■ What is expected
Scan the entries below and report only how many lines contain "after".

■ Provided information
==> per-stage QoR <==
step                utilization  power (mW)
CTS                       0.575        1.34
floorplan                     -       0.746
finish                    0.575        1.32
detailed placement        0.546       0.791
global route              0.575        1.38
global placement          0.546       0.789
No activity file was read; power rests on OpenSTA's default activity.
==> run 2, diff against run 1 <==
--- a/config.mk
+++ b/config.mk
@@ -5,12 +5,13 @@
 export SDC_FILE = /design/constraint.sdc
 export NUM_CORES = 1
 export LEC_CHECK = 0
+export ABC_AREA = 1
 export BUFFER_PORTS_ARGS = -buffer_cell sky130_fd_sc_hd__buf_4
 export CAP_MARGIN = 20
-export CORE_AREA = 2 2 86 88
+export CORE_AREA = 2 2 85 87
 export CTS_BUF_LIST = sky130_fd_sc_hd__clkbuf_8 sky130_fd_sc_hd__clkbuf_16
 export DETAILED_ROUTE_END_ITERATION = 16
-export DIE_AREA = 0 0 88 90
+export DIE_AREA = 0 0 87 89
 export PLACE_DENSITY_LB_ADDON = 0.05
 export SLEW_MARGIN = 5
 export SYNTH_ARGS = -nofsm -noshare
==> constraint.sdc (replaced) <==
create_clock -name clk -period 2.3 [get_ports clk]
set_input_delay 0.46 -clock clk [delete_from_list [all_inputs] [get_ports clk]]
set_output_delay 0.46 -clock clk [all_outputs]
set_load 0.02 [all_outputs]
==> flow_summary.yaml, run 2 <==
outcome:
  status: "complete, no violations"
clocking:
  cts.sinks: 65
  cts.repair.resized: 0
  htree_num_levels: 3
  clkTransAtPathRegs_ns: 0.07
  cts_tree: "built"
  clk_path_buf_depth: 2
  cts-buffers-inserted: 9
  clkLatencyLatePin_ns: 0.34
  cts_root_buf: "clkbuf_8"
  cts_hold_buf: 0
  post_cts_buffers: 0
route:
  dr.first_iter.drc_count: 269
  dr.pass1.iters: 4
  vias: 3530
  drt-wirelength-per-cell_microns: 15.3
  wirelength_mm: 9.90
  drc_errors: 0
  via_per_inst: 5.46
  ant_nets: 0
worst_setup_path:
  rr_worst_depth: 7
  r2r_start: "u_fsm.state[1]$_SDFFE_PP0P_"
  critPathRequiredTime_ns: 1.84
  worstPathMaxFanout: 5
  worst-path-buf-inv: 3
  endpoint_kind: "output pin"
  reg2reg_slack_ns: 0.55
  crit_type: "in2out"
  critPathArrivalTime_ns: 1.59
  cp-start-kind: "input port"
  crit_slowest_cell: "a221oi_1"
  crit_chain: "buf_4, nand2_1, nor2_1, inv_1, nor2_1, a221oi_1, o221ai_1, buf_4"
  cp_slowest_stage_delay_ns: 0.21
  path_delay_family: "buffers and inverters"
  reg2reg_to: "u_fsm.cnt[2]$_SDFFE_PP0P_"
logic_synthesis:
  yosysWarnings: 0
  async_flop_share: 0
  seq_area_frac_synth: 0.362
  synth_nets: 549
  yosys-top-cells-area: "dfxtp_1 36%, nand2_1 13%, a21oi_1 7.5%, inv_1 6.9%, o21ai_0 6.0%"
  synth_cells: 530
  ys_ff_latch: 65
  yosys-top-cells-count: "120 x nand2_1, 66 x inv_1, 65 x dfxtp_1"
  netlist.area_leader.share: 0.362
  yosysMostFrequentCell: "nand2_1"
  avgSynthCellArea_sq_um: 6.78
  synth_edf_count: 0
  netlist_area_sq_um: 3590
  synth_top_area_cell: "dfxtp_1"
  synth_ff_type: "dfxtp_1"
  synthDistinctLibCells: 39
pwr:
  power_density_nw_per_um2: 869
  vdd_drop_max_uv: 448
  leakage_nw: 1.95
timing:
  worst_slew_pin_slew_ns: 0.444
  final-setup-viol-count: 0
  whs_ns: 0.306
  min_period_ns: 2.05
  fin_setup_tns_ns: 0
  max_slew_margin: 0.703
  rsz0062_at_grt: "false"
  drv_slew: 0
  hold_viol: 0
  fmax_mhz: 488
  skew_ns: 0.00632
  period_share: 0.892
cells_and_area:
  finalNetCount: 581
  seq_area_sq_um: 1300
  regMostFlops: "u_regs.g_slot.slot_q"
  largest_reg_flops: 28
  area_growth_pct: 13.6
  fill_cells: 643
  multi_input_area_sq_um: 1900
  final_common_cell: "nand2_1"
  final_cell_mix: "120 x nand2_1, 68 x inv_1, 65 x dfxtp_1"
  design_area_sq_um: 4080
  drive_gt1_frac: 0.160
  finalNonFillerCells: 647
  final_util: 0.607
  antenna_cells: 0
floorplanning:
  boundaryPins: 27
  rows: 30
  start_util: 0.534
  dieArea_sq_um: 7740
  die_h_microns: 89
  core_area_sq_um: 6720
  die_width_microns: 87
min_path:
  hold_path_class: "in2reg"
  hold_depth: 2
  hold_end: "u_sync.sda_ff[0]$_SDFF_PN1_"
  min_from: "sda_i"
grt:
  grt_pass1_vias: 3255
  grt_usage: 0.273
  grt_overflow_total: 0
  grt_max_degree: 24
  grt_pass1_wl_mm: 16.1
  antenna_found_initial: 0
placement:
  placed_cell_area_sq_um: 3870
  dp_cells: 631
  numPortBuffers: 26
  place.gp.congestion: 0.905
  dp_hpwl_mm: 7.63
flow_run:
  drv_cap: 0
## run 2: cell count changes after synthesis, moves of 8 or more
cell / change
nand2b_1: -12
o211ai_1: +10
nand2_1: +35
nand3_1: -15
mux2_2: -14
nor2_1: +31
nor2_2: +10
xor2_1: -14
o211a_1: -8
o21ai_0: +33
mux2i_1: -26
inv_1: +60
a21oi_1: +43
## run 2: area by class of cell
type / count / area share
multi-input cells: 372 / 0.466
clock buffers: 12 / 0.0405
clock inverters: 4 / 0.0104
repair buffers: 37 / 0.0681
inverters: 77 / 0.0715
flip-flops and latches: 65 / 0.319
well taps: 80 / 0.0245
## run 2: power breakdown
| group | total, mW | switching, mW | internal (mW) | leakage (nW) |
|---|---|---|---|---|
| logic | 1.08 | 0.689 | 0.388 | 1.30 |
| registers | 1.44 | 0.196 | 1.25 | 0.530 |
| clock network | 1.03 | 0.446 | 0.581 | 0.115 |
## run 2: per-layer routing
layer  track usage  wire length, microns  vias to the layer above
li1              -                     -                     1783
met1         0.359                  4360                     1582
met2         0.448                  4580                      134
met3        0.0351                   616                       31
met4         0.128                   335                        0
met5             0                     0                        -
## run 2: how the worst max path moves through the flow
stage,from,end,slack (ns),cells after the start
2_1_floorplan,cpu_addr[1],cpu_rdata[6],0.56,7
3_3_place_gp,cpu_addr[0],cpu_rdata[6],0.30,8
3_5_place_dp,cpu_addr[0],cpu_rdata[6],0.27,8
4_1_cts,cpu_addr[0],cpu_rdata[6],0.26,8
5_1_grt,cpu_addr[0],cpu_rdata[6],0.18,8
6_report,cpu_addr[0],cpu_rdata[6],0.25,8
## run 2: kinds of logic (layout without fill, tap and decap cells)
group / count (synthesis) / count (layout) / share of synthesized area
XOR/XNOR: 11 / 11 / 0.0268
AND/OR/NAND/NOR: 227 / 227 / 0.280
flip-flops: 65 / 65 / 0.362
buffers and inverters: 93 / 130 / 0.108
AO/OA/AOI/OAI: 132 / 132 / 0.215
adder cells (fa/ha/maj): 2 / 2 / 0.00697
===== src/rtl/crc5_frame_engine.sv =====
module crc5_frame_engine #(
    parameter int unsigned FRAME_W = crc5_pkg::DEF_FRAME_W,
    parameter int unsigned CRC_W   = crc5_pkg::DEF_CRC_W,
    parameter int unsigned BYTE_W  = crc5_pkg::DEF_BYTE_W,
    parameter logic [CRC_W:0]   POLY = crc5_pkg::DEF_POLY,
    parameter logic [CRC_W-1:0] SEED = crc5_pkg::DEF_SEED,
    parameter bit SERIAL = 1'b1
) (
    input  logic               clk,
    input  logic               rst_n,
    input  logic               start_i,
    input  logic [FRAME_W-1:0] frame_i,
    output logic [CRC_W-1:0]   crc_o,
    output logic               done_o,
    output logic               match_o,
    output logic [FRAME_W-1:0] tx_frame_o
);
    localparam int unsigned LATENCY = SERIAL ? (FRAME_W - CRC_W) : 1;
    localparam logic [FRAME_W-1:0] HI_MASK =
        {{(FRAME_W-BYTE_W){1'b1}}, {BYTE_W{1'b0}}};

    typedef struct packed {
        logic [CRC_W-1:0]   crc;
        logic               done;
        logic               match;
        logic [FRAME_W-1:0] tx;
    } out_state_t;

    out_state_t out_d, out_q;
    logic               res_valid;
    logic [CRC_W-1:0]   res;
    logic [FRAME_W-1:0] res_frame;

    if (SERIAL) begin : g_serial
        crc5_serial_core #(
            .FRAME_W(FRAME_W), .CRC_W(CRC_W), .POLY(POLY), .SEED(SEED)
        ) core_i (
            .clk         (clk),
            .rst_n       (rst_n),
            .start_i     (start_i),
            .frame_i     (frame_i),
            .res_valid_o (res_valid),
            .res_o       (res),
            .res_frame_o (res_frame)
        );
    end else begin : g_parallel
        crc5_parallel_core #(
            .FRAME_W(FRAME_W), .CRC_W(CRC_W), .POLY(POLY), .SEED(SEED)
        ) core_i (
            .frame_i (frame_i),
            .res_o   (res)
        );
        assign res_valid = start_i;
        assign res_frame = frame_i;
    end

    always_comb begin
        out_d      = out_q;
        out_d.done = 1'b0;
        if (res_valid) begin
            out_d.done  = 1'b1;
            out_d.crc   = res;
            out_d.match = (res == res_frame[CRC_W-1:0]);
            out_d.tx    = (res_frame & HI_MASK) | {{(FRAME_W-CRC_W){1'b0}}, res};
        end
    end

    always_ff @(posedge clk) begin
        if (!rst_n) begin
            out_q <= '0;
        end else begin
            out_q <= out_d;
        end
    end

    assign crc_o      = out_q.crc;
    assign done_o     = out_q.done;
    assign match_o    = out_q.match;
    assign tx_frame_o = out_q.tx;
endmodule
**src/rtl/prng_pkg.sv**
```systemverilog
package prng_pkg;

    localparam int WORD_W    = 32;
    localparam int NUM_WORDS = 5;
    localparam int ADDR_W    = 9;

    localparam logic [ADDR_W-1:0] OFF_CTRL = 9'h000;
    localparam logic [ADDR_W-1:0] OFF_STAT = 9'h010;
    localparam logic [ADDR_W-1:0] OFF_SEED = 9'h140;
    localparam logic [ADDR_W-1:0] OFF_OUT  = 9'h160;

    // control bit positions
    localparam int CTRL_SEL = 3;
    localparam int CTRL_GO  = 4;

    // status bit positions
    localparam int ST_ERR    = 7;
    localparam int ST_DONE   = 5;
    localparam int ST_MSG    = 4;
    localparam int ST_PART   = 3;
    localparam int ST_BUSY   = 2;
    localparam int ST_SEEDED = 1;
    localparam int ST_BUF    = 0;

    typedef enum logic [0:0] {
        ENG_IDLE = 1'b0,
        ENG_RUN  = 1'b1
    } eng_state_e;

    function automatic logic [WORD_W-1:0] xs_step(input logic [WORD_W-1:0] x);
        logic [WORD_W-1:0] t;
        t = x ^ (x << 13);
        t = t ^ (t >> 17);
        t = t ^ (t << 5);
        return t;
    endfunction

endpackage

```
**src/rtl/prng_seed_track.sv**
```systemverilog
module prng_seed_track
    import prng_pkg::*;
#(
    parameter int W = WORD_W,
    parameter int N = NUM_WORDS,
    localparam int IDX_W = $clog2(N)
) (
    input  logic             clk,
    input  logic             rst_n,
    input  logic             we_i,
    input  logic [IDX_W-1:0] idx_i,
    input  logic [W-1:0]     wdata_i,
    output logic             load_o,
    output logic [W-1:0]     load_val_o,
    output logic             all_seeded_o
);

    logic [N-1:0]        mask_q;
    logic [N-1:0]        mask_d;
    logic [N-1:0][W-1:0] seed_q;
    logic [W-1:0]        fold;

    always_comb begin
        mask_d = mask_q;
        if (we_i) mask_d = mask_q | (N'(1) << idx_i);
    end

    // fold uses the word being written in place of its stored copy
    always_comb begin
        fold = '0;
        for (int n = 0; n < N; n++) begin
            if (we_i && idx_i == IDX_W'(n)) fold = fold ^ wdata_i;
            else                            fold = fold ^ seed_q[n];
        end
    end

    assign load_o       = we_i && (&mask_d);
    assign load_val_o   = (fold == '0) ? W'(1) : fold;
    assign all_seeded_o = &mask_q;

    generate
        for (genvar g = 0; g < N; g++) begin : g_seed
            always_ff @(posedge clk or negedge rst_n) begin
                if (!rst_n)                              seed_q[g] <= '0;
                else if (we_i && idx_i == IDX_W'(g))     seed_q[g] <= wdata_i;
            end
        end
    endgenerate

    always_ff @(posedge clk or negedge rst_n) begin
        if (!rst_n) mask_q <= '0;
        else        mask_q <= mask_d;
    end

endmodule

```
**src/rtl/prng_engine.sv**
```systemverilog
module prng_engine
    import prng_pkg::*;
#(
    parameter int W = WORD_W,
    parameter int N = NUM_WORDS,
    localparam int IDX_W = $clog2(N)
) (
    input  logic                clk,
    input  logic                rst_n,
    input  logic                start_i,
    input  logic                load_i,
    input  logic [W-1:0]        load_val_i,
    output logic                busy_o,
    output logic                done_o,
    output logic [N-1:0][W-1:0] words_o
);

    eng_state_e          st_q, st_d;
    logic [IDX_W-1:0]    cnt_q;
    logic [W-1:0]        state_q;
    logic [W-1:0]        step;
    logic                last;

    assign step = xs_step(state_q);
    assign last = (cnt_q == IDX_W'(N-1));

    // state register
    always_ff @(posedge clk or negedge rst_n) begin
        if (!rst_n) st_q <= ENG_IDLE;
        else        st_q <= st_d;
    end

    always_comb begin
        st_d = st_q;
        unique case (st_q)
            ENG_IDLE: if (start_i) st_d = ENG_RUN;
            ENG_RUN:  if (last)    st_d = ENG_IDLE;
            default:               st_d = ENG_IDLE;
        endcase
    end

    // outputs
    always_comb begin
        busy_o = (st_q == ENG_RUN);
        done_o = (st_q == ENG_RUN) && last;
    end

    always_ff @(posedge clk or negedge rst_n) begin
        if (!rst_n) begin
            cnt_q   <= '0;
            state_q <= '0;
            words_o <= '0;
        end else begin
            if (st_q == ENG_RUN) begin
                words_o[cnt_q] <= step;
                cnt_q          <= last ? '0 : cnt_q + 1'b1;
            end
            if (load_i)               state_q <= load_val_i;
            else if (st_q == ENG_RUN) state_q <= step;
        end
    end

endmodule

```
**src/rtl/prng_regblock.sv**
```systemverilog
module prng_regblock
    import prng_pkg::*;
#(
    parameter int ADDR_BITS = ADDR_W,
    parameter int W         = WORD_W,
    parameter int N         = NUM_WORDS,
    localparam int IDX_W    = $clog2(N),
    localparam int SPAN     = 4 * N
) (
    input  logic                 clk,
    input  logic                 rst_n,
    input  logic                 bus_valid,
    input  logic                 bus_write,
    input  logic [ADDR_BITS-1:0] bus_addr,
    input  logic [W-1:0]         bus_wdata,
    output logic                 bus_ready,
    output logic [W-1:0]         bus_rdata
);

    logic                 wr, rd;
    logic                 hit_ctrl, hit_stat, hit_seed, hit_out;
    logic [ADDR_BITS-1:0] seed_off, out_off;
    logic [IDX_W-1:0]     seed_idx, out_idx;

    logic [W-1:0]         ctrl_q;
    logic [2:0]           flags_q;
    logic [W-1:0]         status_w;
    logic [W-1:0]         rd_mux;

    logic                 seeded, load, busy, gen_done, start;
    logic [W-1:0]         load_val;
    logic [N-1:0][W-1:0]  words;

    assign wr = bus_valid && bus_write;
    assign rd = bus_valid && !bus_write;

    assign seed_off = bus_addr - ADDR_BITS'(OFF_SEED);
    assign out_off  = bus_addr - ADDR_BITS'(OFF_OUT);
    assign seed_idx = seed_off[IDX_W+1:2];
    assign out_idx  = out_off[IDX_W+1:2];

    assign hit_ctrl = (bus_addr == ADDR_BITS'(OFF_CTRL));
    assign hit_stat = (bus_addr == ADDR_BITS'(OFF_STAT));
    assign hit_seed = (seed_off < ADDR_BITS'(SPAN)) && (seed_off[1:0] == 2'b00);
    assign hit_out  = (out_off  < ADDR_BITS'(SPAN)) && (out_off[1:0]  == 2'b00);

    assign start = wr && hit_ctrl && bus_wdata[CTRL_GO] && bus_wdata[CTRL_SEL]
                   && seeded && !busy;

    prng_seed_track #(.W(W), .N(N)) u_seeds (
        .clk          (clk),
        .rst_n        (rst_n),
        .we_i         (wr && hit_seed),
        .idx_i        (seed_idx),
        .wdata_i      (bus_wdata),
        .load_o       (load),
        .load_val_o   (load_val),
        .all_seeded_o (seeded)
    );

    prng_engine #(.W(W), .N(N)) u_engine (
        .clk        (clk),
        .rst_n      (rst_n),
        .start_i    (start),
        .load_i     (load),
        .load_val_i (load_val),
        .busy_o     (busy),
        .done_o     (gen_done),
        .words_o    (words)
    );

    always_comb begin
        status_w             = '0;
        status_w[ST_BUF]     = 1'b1;
        status_w[ST_SEEDED]  = seeded;
        status_w[ST_BUSY]    = busy;
        status_w[ST_DONE:ST_PART] = flags_q;
        status_w[ST_ERR]     = 1'b0;
    end

    always_comb begin
        rd_mux = '0;
        if (hit_ctrl)      rd_mux = ctrl_q;
        else if (hit_stat) rd_mux = status_w;
        else if (hit_out) begin
            for (int n = 0; n < N; n++)
                if (out_idx == IDX_W'(n)) rd_mux = words[n];
        end
    end

    always_ff @(posedge clk or negedge rst_n) begin
        if (!rst_n) begin
            ctrl_q    <= '0;
            flags_q   <= '0;
            bus_ready <= 1'b0;
            bus_rdata <= '0;
        end else begin
            bus_ready <= bus_valid;
            if (rd) bus_rdata <= rd_mux;
            if (wr && hit_ctrl) begin
                ctrl_q          <= bus_wdata;
                ctrl_q[CTRL_GO] <= 1'b0;
            end
            if (wr && hit_stat) flags_q <= bus_wdata[ST_DONE:ST_PART];
            if (gen_done)       flags_q[2] <= 1'b1;
        end
    end

endmodule

```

■ Task solution
2